### Work order
Starting at the line containing "hold buffers,0,0" and ending at the line containing "pin swaps,1,9", print every line of the material below exactly, both ends included, and stop there.

BEGIN Information supplied

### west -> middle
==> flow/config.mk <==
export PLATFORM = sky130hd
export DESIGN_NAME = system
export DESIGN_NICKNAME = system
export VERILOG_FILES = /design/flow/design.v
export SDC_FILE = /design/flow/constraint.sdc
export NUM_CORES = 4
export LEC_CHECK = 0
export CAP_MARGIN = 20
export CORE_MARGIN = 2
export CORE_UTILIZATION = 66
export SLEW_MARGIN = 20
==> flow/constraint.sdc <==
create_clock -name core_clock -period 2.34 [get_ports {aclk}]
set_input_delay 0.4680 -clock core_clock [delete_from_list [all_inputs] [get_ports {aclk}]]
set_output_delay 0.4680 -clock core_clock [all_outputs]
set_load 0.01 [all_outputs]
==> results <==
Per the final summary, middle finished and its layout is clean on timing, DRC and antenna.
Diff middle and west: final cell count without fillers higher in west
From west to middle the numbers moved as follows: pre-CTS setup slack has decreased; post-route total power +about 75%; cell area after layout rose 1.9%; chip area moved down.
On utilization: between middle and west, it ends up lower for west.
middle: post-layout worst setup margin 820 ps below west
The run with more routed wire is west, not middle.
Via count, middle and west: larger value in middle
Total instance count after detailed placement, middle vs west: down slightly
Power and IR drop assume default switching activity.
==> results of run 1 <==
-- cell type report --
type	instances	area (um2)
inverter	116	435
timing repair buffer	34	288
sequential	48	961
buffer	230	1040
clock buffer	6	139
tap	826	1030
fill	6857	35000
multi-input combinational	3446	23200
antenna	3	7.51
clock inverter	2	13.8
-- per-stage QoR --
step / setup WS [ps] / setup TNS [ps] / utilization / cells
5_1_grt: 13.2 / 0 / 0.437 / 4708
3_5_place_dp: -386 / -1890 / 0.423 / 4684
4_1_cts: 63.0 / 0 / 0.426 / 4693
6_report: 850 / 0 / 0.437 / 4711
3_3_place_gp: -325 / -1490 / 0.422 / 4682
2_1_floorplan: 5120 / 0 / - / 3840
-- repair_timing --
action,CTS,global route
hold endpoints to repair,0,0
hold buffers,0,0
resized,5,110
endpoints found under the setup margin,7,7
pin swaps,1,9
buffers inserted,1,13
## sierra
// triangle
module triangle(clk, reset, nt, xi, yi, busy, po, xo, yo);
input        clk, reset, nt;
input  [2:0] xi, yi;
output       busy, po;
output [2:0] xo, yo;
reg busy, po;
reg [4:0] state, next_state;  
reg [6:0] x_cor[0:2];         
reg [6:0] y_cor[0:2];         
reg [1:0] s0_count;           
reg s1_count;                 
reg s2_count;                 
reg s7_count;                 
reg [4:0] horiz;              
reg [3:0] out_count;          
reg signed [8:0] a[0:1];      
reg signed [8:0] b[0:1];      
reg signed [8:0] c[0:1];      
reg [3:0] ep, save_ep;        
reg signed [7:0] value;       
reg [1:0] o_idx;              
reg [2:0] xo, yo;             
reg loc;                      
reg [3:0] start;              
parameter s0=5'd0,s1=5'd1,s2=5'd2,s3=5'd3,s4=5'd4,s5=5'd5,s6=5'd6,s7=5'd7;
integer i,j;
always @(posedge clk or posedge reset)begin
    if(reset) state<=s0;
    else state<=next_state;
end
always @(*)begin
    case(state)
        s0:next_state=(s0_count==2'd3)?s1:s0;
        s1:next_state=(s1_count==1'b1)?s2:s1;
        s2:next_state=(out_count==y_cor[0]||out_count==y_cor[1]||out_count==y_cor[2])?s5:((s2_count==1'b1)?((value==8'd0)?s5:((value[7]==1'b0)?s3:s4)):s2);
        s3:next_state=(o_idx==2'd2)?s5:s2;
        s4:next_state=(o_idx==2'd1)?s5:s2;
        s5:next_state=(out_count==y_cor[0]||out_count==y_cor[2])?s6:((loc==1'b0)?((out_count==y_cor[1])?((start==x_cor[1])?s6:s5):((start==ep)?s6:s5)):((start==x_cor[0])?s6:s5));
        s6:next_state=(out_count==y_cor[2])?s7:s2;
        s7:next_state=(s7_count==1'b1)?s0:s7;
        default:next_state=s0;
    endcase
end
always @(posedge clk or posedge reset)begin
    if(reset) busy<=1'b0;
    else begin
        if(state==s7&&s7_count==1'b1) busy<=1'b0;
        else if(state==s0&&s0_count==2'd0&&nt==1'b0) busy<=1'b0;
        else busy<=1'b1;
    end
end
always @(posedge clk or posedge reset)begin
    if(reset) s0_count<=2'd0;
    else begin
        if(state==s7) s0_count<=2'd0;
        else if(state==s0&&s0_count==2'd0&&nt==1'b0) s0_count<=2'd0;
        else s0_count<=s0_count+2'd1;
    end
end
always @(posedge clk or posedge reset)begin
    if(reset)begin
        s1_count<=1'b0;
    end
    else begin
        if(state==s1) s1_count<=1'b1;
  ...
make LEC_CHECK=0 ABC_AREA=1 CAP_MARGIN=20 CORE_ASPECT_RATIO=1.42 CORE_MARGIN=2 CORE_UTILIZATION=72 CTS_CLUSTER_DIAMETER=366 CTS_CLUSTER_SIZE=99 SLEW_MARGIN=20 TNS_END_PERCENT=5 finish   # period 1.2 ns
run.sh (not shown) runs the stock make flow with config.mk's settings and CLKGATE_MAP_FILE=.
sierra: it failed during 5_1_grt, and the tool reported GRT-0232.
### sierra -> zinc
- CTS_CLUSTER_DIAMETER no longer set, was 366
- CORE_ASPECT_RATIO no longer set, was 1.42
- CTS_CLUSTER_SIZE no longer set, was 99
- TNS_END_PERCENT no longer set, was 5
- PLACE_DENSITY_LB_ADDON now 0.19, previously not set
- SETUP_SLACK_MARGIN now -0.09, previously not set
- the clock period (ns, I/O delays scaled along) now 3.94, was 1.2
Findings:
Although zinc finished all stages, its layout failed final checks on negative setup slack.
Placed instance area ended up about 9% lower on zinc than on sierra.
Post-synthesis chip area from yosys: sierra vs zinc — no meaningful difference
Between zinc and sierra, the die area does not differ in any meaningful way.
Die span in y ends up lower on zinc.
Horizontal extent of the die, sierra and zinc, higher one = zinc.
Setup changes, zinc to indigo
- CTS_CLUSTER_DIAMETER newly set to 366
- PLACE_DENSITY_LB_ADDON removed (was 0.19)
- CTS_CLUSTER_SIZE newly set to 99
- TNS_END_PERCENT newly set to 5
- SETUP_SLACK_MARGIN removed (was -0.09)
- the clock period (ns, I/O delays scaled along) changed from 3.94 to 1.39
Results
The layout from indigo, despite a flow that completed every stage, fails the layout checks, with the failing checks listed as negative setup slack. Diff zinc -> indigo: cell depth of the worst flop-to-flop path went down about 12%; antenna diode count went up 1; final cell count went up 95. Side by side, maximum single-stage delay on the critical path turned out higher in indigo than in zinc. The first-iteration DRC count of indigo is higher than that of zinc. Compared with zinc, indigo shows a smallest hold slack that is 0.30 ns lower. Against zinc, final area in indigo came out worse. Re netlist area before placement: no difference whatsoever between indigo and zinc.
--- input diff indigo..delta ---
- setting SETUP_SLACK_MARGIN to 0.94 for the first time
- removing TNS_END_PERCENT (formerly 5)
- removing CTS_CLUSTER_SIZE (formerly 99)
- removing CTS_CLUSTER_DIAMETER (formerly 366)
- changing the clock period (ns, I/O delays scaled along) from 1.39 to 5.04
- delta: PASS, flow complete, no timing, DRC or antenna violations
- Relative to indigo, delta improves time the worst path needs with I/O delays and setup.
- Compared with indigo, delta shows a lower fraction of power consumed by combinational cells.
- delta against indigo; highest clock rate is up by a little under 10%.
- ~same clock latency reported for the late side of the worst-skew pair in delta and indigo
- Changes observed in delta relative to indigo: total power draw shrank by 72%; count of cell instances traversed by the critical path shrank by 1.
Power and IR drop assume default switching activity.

END Information supplied

### Result of this exercise
hold buffers,0,0
resized,5,110
endpoints found under the setup margin,7,7
pin swaps,1,9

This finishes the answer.